When the box of advance author copies arrived today, I cried. Tears of joy, mostly. I opened it using the vintage stork scissors I brought home from Scotland. I’d had them since I was a child, my mother bought two pairs – one for me and one for her. They were almost all I had left to remember her by, and they looked good as new once they’d been in the dishwasher made the experience extra special for me. I kept one pair and deliberately left the other set behind at Blackwater Chapel, because it’s time to move on, and some things are best left in the past. Those scissors marked the end of an unpleasant woman chapter in our lives, and today they helped to reveal our new future, by opening a box of books. The novel has already been sold all over the world – twenty translations so far. I don’t care whose name is on the cover, we know it’s our story, and that’s all that matters to me.

Nobody needs to know that Henry Winter was my father.

Or that he is dead.

Or what happened to your second wife.

It still upsets me that she was ever your wife at all. It made me so happy when you took off your wedding ring while we were still in Scotland and threw it in the loch, as though you wanted to leave the past behind us too. I tried to remove your mother’s sapphire engagement ring from Amelia’s lifeless hand before we left. Not because I wanted it back, but because she never deserved to wear it in the first place. It wouldn’t come off her finger, no matter how hard I tried to twist or pull the damn thing, and it bothered me more than it should have. Some people are as stubborn in death as they are in life.

I’m not saying everything is perfect, there’s no such thing. Marriage is hard work sometimes. It can also be heartbreaking, and sad, but any relationship worth having is worth fighting for. People have forgotten how to see the beauty in imperfection. I cherish what we have now, despite it being bloodied and a little torn around the edges. At least what we have is real.

We still have secrets, but not from each other anymore.

I always think it is best to look forward, never back. But if we hadn’t got divorced, then next year would have been our thirteenth anniversary. The traditional gift is meant to be lace, and I already know what I’m going to give you. Although I’ll be the one wearing a new wedding dress, it will be for you. Everything I do always has been.

Your Robin

xx

Adam

Books can be mirrors for whoever holds them, and people don’t always like what they see.

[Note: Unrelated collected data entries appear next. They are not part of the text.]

$ cat config.mk
export PLATFORM = sky130hd
export DESIGN_NAME = etxu_guard
export DESIGN_NICKNAME = d
export VERILOG_FILES = /design/src/rtl/etxu_pkg.sv /design/src/rtl/etxu_cmd_ctrl.sv /design/src/rtl/etxu_addr_latch.sv /design/src/rtl/etxu_overrun_detect.sv /design/src/rtl/etxu_guard.sv
export SDC_FILE = /design/constraint.sdc
export NUM_CORES = 1
export LEC_CHECK = 0
export ABC_AREA = 0
export BUFFER_PORTS_ARGS = -buffer_cell sky130_fd_sc_hd__buf_2
export CAP_MARGIN = 20
export CORE_MARGIN = 8
export CORE_UTILIZATION = 45
export DETAILED_ROUTE_END_ITERATION = 6
export PLACE_DENSITY = 0.87
export SLEW_MARGIN = 20
export SYNTH_ARGS = -nofsm -noshare
export SYNTH_HDL_FRONTEND = slang
export SYNTH_SLANG_ARGS = --single-unit
$ cat constraint.sdc
create_clock -name clk -period 2.5 [get_ports clk]
set_input_delay 0.5 -clock clk [delete_from_list [all_inputs] [get_ports clk]]
set_output_delay 0.5 -clock clk [all_outputs]
set_load 0.005 [all_outputs]
$ cat src/rtl/etxu_pkg.sv
package etxu_pkg;
  // Command field: bit 1 requests checking on, bit 0 requests it off.
  typedef enum logic [1:0] {
    ETXU_HOLD = 2'b00,
    ETXU_OFF  = 2'b01,
    ETXU_ON   = 2'b10,
    ETXU_BAD  = 2'b11
  } etxu_cmd_e;
endpackage

$ cat src/rtl/etxu_cmd_ctrl.sv
module etxu_cmd_ctrl
  import etxu_pkg::*;
(
  input  logic       clk,
  input  logic       rst_n,
  input  logic       cmd_wr,
  input  logic [1:0] cmd_code,
  output logic       check_on,
  output logic       arm_pulse
);
  etxu_cmd_e code;
  logic      next_on;

  always_comb begin
    code      = etxu_cmd_e'(cmd_code);
    next_on   = check_on;
    arm_pulse = 1'b0;
    if (cmd_wr) begin
      unique case (code)
        ETXU_ON:  begin next_on = 1'b1; arm_pulse = 1'b1; end
        ETXU_OFF: next_on = 1'b0;
        default:  next_on = check_on;
      endcase
    end
  end

  always_ff @(posedge clk or negedge rst_n) begin
    if (!rst_n) check_on <= 1'b0;
    else        check_on <= next_on;
  end

  // the hold code keeps the checking state
  a_r3_hold_keeps: assert property (@(posedge clk) disable iff (!rst_n)
    (cmd_wr && cmd_code == 2'b00) |=> $stable(check_on));
  // the both-ones code is discarded
  a_r4_bad_ignored: assert property (@(posedge clk) disable iff (!rst_n)
    (cmd_wr && cmd_code == 2'b11) |=> $stable(check_on));
  // the turn-on code takes effect next cycle
  a_r1_turn_on: assert property (@(posedge clk) disable iff (!rst_n)
    (cmd_wr && cmd_code == 2'b10) |=> check_on);
  // the turn-off code takes effect next cycle
  a_r2_turn_off: assert property (@(posedge clk) disable iff (!rst_n)
    (cmd_wr && cmd_code == 2'b01) |=> !check_on);
endmodule

$ cat src/rtl/etxu_addr_latch.sv
module etxu_addr_latch #(
  parameter int AW = 16
) (
  input  logic          clk,
  input  logic          rst_n,
  input  logic          clear,
  input  logic          capture,
  input  logic [AW-1:0] addr_in,
  output logic [AW-1:0] addr_q
);
  always_ff @(posedge clk or negedge rst_n) begin
    if (!rst_n)       addr_q <= '0;
    else if (clear)   addr_q <= '0;
    else if (capture) addr_q <= addr_in;
  end

  // a capture without a clear loads the presented address
  a_r5_capture: assert property (@(posedge clk) disable iff (!rst_n)
    (capture && !clear) |=> addr_q == $past(addr_in));
  // a clear empties the latch
  a_r6_clear: assert property (@(posedge clk) disable iff (!rst_n)
    clear |=> addr_q == '0);
endmodule

$ cat src/rtl/etxu_overrun_detect.sv
module etxu_overrun_detect #(
  parameter int AW = 16
) (
  input  logic          clk,
  input  logic          rst_n,
  input  logic          check_on,
  input  logic          rd_valid,
  input  logic          rd_is_desc,
  input  logic [AW-1:0] rd_addr,
  input  logic [AW-1:0] wr_mark,
  input  logic          flush_ack,
  output logic          abort_q,
  output logic          event_q
);
  logic ahead;
  logic trip;

  always_comb begin
    ahead = rd_addr > wr_mark;
    trip  = check_on && rd_valid && !rd_is_desc && ahead;
  end

  always_ff @(posedge clk or negedge rst_n) begin
    if (!rst_n) begin
      abort_q <= 1'b0;
      event_q <= 1'b0;
    end else begin
      event_q <= trip && !abort_q;
      if (trip)           abort_q <= 1'b1;
      else if (flush_ack) abort_q <= 1'b0;
    end
  end

  // an abort only starts from a packet-data read while checking
  a_r8_source: assert property (@(posedge clk) disable iff (!rst_n)
    $rose(abort_q) |-> $past(rd_valid && !rd_is_desc && check_on));
  // the abort only falls after a flush acknowledgement
  a_r9_release: assert property (@(posedge clk) disable iff (!rst_n)
    $fell(abort_q) |-> $past(flush_ack));
  // the event marks exactly the rising cycle of the abort
  a_r10_event_rise: assert property (@(posedge clk) disable iff (!rst_n)
    event_q |-> $rose(abort_q));
endmodule

$ cat src/rtl/etxu_guard.sv
module etxu_guard
  import etxu_pkg::*;
#(
  parameter int AW = 16
) (
  input  logic          clk,
  input  logic          rst_n,
  input  logic          cmd_wr,
  input  logic [1:0]    cmd_code,
  input  logic          hw_valid,
  input  logic [AW-1:0] hw_addr,
  input  logic          dr_valid,
  input  logic [AW-1:0] dr_addr,
  input  logic          dr_is_desc,
  input  logic          flush_ack,
  output logic          tx_abort,
  output logic          urun_evt,
  output logic          txerr_evt
);
  logic          check_on;
  logic          arm_pulse;
  logic [AW-1:0] wr_mark;
  logic          evt;

  etxu_cmd_ctrl u_cmd (
    .clk       (clk),
    .rst_n     (rst_n),
    .cmd_wr    (cmd_wr),
    .cmd_code  (cmd_code),
    .check_on  (check_on),
    .arm_pulse (arm_pulse)
  );

  etxu_addr_latch #(.AW(AW)) u_latch (
    .clk     (clk),
    .rst_n   (rst_n),
    .clear   (arm_pulse),
    .capture (check_on && hw_valid),
    .addr_in (hw_addr),
    .addr_q  (wr_mark)
  );

  etxu_overrun_detect #(.AW(AW)) u_det (
    .clk        (clk),
    .rst_n      (rst_n),
    .check_on   (check_on),
    .rd_valid   (dr_valid),
    .rd_is_desc (dr_is_desc),
    .rd_addr    (dr_addr),
    .wr_mark    (wr_mark),
    .flush_ack  (flush_ack),
    .abort_q    (tx_abort),
    .event_q    (evt)
  );

  assign urun_evt  = evt;
  assign txerr_evt = evt;

  // both reports appear only alongside an active abort
  a_r10_with_abort: assert property (@(posedge clk) disable iff (!rst_n)
    (urun_evt || txerr_evt) |-> tx_abort);
  // descriptor reads never start an abort
  a_r8_desc_quiet: assert property (@(posedge clk) disable iff (!rst_n)
    (dr_valid && dr_is_desc && !tx_abort) |=> !$rose(tx_abort));
endmodule

==> metrics.txt <==
status=completed; Congestion Overflow GR=0; slowest stage delay, CP=approximately 0.48 ns; Area growth, synth to finish=24.4%; max-slew violations=0; Final Cycle Share=0.781; worst hold-check path type=input pin to async pin; wire per inst=15.3 um; max layer used=met4; Initial Util=0.466; sequential cell area fraction in the yosys report=0.419; Worst Tran Pin Value=just under 0.6 ns; clock latency on the worst-skew pair=roughly 0.30 ns; met1 wire length=1050 um; DRC violation count after routing=0; core area=between 2000 and 2500 um2; sw frac=0.325; CTS Buffer Depth=2; share of the synthesized area in the top cell type=0.419; Gate power share=0.355; detailed placement HPWL=2470 um; main area contributors after synthesis=dfrtp_1 (42%), ha_1 (20%), a22o_1 (12%); Top-Level Pins=44; PwrDens=612 nW/um2; hold_ws=0.111 ns; first-pass GRT wire length=4640 um; ratio of cells with drive above 1 in the final layout=0.327; gpl congestion=0.946; R2R depth=7; Yosys reg bits=19; Mean Syn Cell Area=10.3 um2; CP top delay family=simple AND/OR/NAND/NOR gates; Yosys cell types=24; CP max stage cell=or4_4; clock skew=0.00633 ns; vias in the first global route=about 1,100; Die W=66.2 um; final cell count without fillers=around 190; Int Pwr=just under 600 uW; Post-Place Cells=181; Fmax=0.512 GHz; Ys Warns=0; CTS Sinks=19; n_diodes=0; EDFF count, synth=0; area of the die=4380 um2; Resized cells post-CTS=0; P_sw=between 200 and 300 uW; area leader, netlist=dfrtp_1; Reg clk slew, reported paths=around 0.1 ns; Num CTS Buffers=3; CP Launch Type=register; final hold violation count=0; Clk pwr share=0.174; vias=1,018; H-Tree Depth=1; ys async rst share=1.00; DR vias/cell=5.47; endpoint class of the critical path=register; Synth Instances=110; CTS Root Cell=clkbuf_4; remaining antenna violation count=0; CP cell instances=inv_1 > ha_1 > nand4_1 > nor2_1 > or4_4 > a211oi_2 > o22ai_1; Post-CTS Hold Buffers=0; port bufs=43; met3 wire length=248 um; maxcap violations=0; min cycle time layout=approximately 2.0 ns; drt pass-1 iters=4; CP bufs+invs=1; Die Ht=66.2 um; syn nets=approximately 170; Crit Path Class=register to register; ys flop type=dfrtp_1; R2R Path Start=u_latch.addr_q[15]$_DFFE_PN0P_; DRT iter0 DRCs=44; detailed-route wire length=2850 um; synthesized cell area=1130 um2; nets=216; max_slew headroom=0.611; largest net degree at the start of global routing=20; initial antenna violation count=0; Tot Pwr=863 uW; Final Setup Violations=0; Post-CTS Setup Bufs=0; Max FO, Critical Path=4; Flop pwr share=0.470; CTS tree=done; Worst EP required=2.68 ns; std cell rows=18; reg2reg setup slack=0.55 ns; setup_tns=0 ns; RR Endpoint=u_det.abort_q$_DFFE_PN0P_; unrepaired setup endpoints after global routing=false; CP arrival=2.14 ns; LEAKAGE=0.753 nW; met2 WL=between 1000 and 1500 um; gr usage total=0.139; Max VDD drop=between 300 and 400 uV
## power groups by stage
stage	logic, mW	clock network [mW]	registers (mW)
floorplan	0.208	0	0.400
global placement	0.276	0	0.407
detailed placement	0.304	0	0.412
CTS	0.306	0.154	0.405
global route	0.349	0.166	0.414
finish	0.306	0.151	0.406
## area by class of cell
| class | instances | area, um2 |
|---|---|---|
| repair buffers | 45 | 230 |
| inverters | 19 | 71.3 |
| multi-input cells | 69 | 569 |
| flip-flops and latches | 19 | 475 |
| well taps | 30 | 37.5 |
| fillers | 219 | 1020 |
| clock buffers | 4 | 26.3 |
## cells by family (layout without fill, tap and decap cells)
group                    Yosys count  in the layout  share of synthesized area
buffers and inverters             22             68                     0.0784
flip-flops                        19             19                      0.419
adder cells (fa/ha/maj)           18             18                      0.199
AND/OR/NAND/NOR                   19             19                     0.0883
AO/OA/AOI/OAI                     32             32                      0.215
## how the worst max path moves through the flow
stage	from	to	slack, ns	cells after the start
after CTS	u_latch.addr_q[13]$_DFFE_PN0P_	u_det.abort_q$_DFFE_PN0P_	0.57	7
final	u_latch.addr_q[15]$_DFFE_PN0P_	u_det.abort_q$_DFFE_PN0P_	0.55	7
after detailed placement	dr_addr[13]	u_det.abort_q$_DFFE_PN0P_	0.35	7
after global routing	u_latch.addr_q[14]$_DFFE_PN0P_	u_det.abort_q$_DFFE_PN0P_	0.44	7
after global placement	dr_addr[13]	u_det.abort_q$_DFFE_PN0P_	0.44	7
after floorplan	dr_addr[13]	u_det.abort_q$_DFFE_PN0P_	0.57	6
## worst reg2reg max path, stage by stage, from the launching register on
cell and delay [ns]:
dfrtp_1 0.37, inv_1 0.06, ha_1 0.32, nand4_1 0.19, nor2_1 0.09, or4_4 0.48
a211oi_2 0.24, o22ai_1 0.11
## metrics by stage
stage	utilization	setup WS, ns	cell area [um2]
final	0.580	0.547	1410
after global routing	0.580	0.440	1410
after CTS	0.577	0.567	1400
after detailed placement	0.566	0.348	1380
after global placement	0.566	0.437	1380
after floorplan	-	0.573	1130
## cells in the final DEF (no fill, tap or decap)
master,netlist,routed
a211o_1,1,1
and4_1,1,1
a211oi_2,1,1
buf_2,2,43
buf_4,1,2
inv_1,19,19
a21oi_1,7,7
nand4_1,2,2
a22o_1,16,16
nor4_1,1,1
or4_4,1,1
o211ai_1,1,1
dfrtp_1,19,19
o21ai_0,2,2
o21ai_1,1,1
nor3_1,3,3
nand2b_1,1,1
a21boi_2,1,1
ha_1,18,18
clkbuf_1,0,1
o22ai_1,1,1
clkbuf_4,0,3
nor2_1,1,1
nand2_1,8,8
a22oi_1,1,1
nor2b_1,1,1
## cells in the mapped netlist (2+ instances only)
| master | n |
|---|---|
| a22o_1 | 16 |
| nand4_1 | 2 |
| ha_1 | 18 |
| nor3_1 | 3 |
| buf_2 | 2 |
| dfrtp_1 | 19 |
| a21oi_1 | 7 |
| inv_1 | 19 |
| nand2_1 | 8 |
| o21ai_0 | 2 |
## state kept, by name, indices dropped and copies added (netlist names)
register / flops
u_cmd.check_on: 1
u_det.event_q: 1
u_latch.addr_q: 16
u_det.abort_q: 1
## routing by layer
metal,track usage,vias up
met4,0.101,0
met5,0,-
met2,0.241,39
met1,0.139,480
li1,-,490
met3,0.0373,9
Note: power is estimated with default switching activity, not from simulation.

The last six months have been good, and I feel as if my life is back on track. Robin is home again, and has redecorated every inch of our house; it’s almost as though Amelia was never here. I’m so happy that Robin is back, so is Bob, I think we both needed her far more than I ever realised. I might not be able to see what she looks like on the outside, but my wife is a beautiful person, inside. Where it matters. Nothing she could ever do will change the person I see when I look at her. Rock Paper Scissors is finally getting made, and even though the opening titles will say ‘based on the novel by Henry Winter’ I can live with that. Dealing with difficult authors is so much easier when they are dead. It turns out my wife is just as good at writing thrilling horror stories as her father was. Perhaps it isn’t surprising. The scariest haunted houses are always the ones in which you are the ghost.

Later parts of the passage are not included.